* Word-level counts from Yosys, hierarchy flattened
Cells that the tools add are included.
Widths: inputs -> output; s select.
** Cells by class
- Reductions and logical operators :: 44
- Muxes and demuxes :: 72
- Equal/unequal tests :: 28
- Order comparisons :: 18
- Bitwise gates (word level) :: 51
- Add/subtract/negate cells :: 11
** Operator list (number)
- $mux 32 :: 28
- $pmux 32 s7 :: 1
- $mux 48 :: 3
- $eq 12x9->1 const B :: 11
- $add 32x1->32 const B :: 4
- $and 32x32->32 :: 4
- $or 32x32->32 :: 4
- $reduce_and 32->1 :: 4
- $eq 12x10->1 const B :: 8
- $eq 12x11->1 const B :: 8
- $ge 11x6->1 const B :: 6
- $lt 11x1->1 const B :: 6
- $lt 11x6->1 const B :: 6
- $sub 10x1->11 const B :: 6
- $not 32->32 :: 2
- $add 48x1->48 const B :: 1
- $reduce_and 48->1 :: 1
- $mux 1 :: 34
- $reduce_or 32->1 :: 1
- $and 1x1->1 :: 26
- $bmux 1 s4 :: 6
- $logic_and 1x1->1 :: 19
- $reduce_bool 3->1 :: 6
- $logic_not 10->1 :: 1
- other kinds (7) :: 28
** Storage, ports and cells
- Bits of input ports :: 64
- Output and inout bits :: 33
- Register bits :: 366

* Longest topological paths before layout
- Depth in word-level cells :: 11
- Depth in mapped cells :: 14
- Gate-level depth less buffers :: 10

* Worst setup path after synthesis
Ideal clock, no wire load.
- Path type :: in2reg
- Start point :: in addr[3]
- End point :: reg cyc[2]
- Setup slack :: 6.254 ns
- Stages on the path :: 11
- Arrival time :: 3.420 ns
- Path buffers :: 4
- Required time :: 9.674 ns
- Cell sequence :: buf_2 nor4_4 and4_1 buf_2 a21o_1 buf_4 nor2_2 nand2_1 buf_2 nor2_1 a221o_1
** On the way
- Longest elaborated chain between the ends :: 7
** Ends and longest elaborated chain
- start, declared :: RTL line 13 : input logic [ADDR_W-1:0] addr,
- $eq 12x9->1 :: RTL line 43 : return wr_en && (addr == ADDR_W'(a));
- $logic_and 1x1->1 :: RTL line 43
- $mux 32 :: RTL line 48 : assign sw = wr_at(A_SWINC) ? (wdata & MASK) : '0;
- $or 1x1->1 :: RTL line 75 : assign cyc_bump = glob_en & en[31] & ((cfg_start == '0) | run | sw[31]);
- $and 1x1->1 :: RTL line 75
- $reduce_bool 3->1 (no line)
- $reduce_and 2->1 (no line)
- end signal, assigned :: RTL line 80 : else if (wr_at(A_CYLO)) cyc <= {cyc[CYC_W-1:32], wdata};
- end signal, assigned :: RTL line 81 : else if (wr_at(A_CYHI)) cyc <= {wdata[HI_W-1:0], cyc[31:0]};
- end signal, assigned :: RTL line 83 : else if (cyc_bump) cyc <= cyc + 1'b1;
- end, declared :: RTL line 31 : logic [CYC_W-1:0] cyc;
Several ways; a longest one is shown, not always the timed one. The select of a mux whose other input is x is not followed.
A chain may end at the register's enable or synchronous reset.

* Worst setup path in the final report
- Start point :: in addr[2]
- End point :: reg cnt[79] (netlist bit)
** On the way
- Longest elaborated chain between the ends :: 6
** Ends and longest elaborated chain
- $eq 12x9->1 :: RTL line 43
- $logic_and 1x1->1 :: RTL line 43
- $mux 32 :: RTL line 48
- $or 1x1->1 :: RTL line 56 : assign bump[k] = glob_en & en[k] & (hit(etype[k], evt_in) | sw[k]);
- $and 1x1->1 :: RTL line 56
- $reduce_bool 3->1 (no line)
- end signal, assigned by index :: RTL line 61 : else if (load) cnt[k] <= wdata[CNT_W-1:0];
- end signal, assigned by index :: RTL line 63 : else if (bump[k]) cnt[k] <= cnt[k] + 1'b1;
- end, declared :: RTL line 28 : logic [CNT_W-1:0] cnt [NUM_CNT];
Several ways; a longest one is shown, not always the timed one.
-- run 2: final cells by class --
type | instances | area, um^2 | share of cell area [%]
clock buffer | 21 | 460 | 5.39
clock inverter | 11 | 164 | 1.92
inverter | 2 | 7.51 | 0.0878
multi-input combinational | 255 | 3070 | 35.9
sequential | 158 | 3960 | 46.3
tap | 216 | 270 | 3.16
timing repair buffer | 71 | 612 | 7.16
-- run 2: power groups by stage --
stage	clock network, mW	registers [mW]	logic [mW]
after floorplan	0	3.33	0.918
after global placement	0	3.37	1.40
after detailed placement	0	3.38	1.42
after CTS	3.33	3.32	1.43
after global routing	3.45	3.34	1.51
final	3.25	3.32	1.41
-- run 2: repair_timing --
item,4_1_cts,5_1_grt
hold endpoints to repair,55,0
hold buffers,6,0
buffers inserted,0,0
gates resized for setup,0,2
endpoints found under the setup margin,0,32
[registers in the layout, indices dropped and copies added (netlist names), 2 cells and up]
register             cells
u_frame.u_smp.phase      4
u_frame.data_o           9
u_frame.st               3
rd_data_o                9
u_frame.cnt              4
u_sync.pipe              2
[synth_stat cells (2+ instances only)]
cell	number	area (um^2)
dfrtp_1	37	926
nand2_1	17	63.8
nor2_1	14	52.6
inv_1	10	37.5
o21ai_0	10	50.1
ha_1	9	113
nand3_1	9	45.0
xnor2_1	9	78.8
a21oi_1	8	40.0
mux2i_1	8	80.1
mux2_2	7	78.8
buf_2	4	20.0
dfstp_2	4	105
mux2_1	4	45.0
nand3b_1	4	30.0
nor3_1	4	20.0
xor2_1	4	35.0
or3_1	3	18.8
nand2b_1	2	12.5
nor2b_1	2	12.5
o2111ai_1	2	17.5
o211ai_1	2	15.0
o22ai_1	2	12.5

Work task:
Retype exactly the lines of the data above that fall between the line with "- $eq 12x9->1 const B :: 11" and the line with "- $mux 32 :: RTL line 48 : assign", inclusive, and add nothing.

Response area:
- $eq 12x9->1 const B :: 11
- $add 32x1->32 const B :: 4
- $and 32x32->32 :: 4
- $or 32x32->32 :: 4
- $reduce_and 32->1 :: 4
- $eq 12x10->1 const B :: 8
- $eq 12x11->1 const B :: 8
- $ge 11x6->1 const B :: 6
- $lt 11x1->1 const B :: 6
- $lt 11x6->1 const B :: 6
- $sub 10x1->11 const B :: 6
- $not 32->32 :: 2
- $add 48x1->48 const B :: 1
- $reduce_and 48->1 :: 1
- $mux 1 :: 34
- $reduce_or 32->1 :: 1
- $and 1x1->1 :: 26
- $bmux 1 s4 :: 6
- $logic_and 1x1->1 :: 19
- $reduce_bool 3->1 :: 6
- $logic_not 10->1 :: 1
- other kinds (7) :: 28
** Storage, ports and cells
- Bits of input ports :: 64
- Output and inout bits :: 33
- Register bits :: 366

* Longest topological paths before layout
- Depth in word-level cells :: 11
- Depth in mapped cells :: 14
- Gate-level depth less buffers :: 10

* Worst setup path after synthesis
Ideal clock, no wire load.
- Path type :: in2reg
- Start point :: in addr[3]
- End point :: reg cyc[2]
- Setup slack :: 6.254 ns
- Stages on the path :: 11
- Arrival time :: 3.420 ns
- Path buffers :: 4
- Required time :: 9.674 ns
- Cell sequence :: buf_2 nor4_4 and4_1 buf_2 a21o_1 buf_4 nor2_2 nand2_1 buf_2 nor2_1 a221o_1
** On the way
- Longest elaborated chain between the ends :: 7
** Ends and longest elaborated chain
- start, declared :: RTL line 13 : input logic [ADDR_W-1:0] addr,
- $eq 12x9->1 :: RTL line 43 : return wr_en && (addr == ADDR_W'(a));
- $logic_and 1x1->1 :: RTL line 43
- $mux 32 :: RTL line 48 : assign sw = wr_at(A_SWINC) ? (wdata & MASK) : '0;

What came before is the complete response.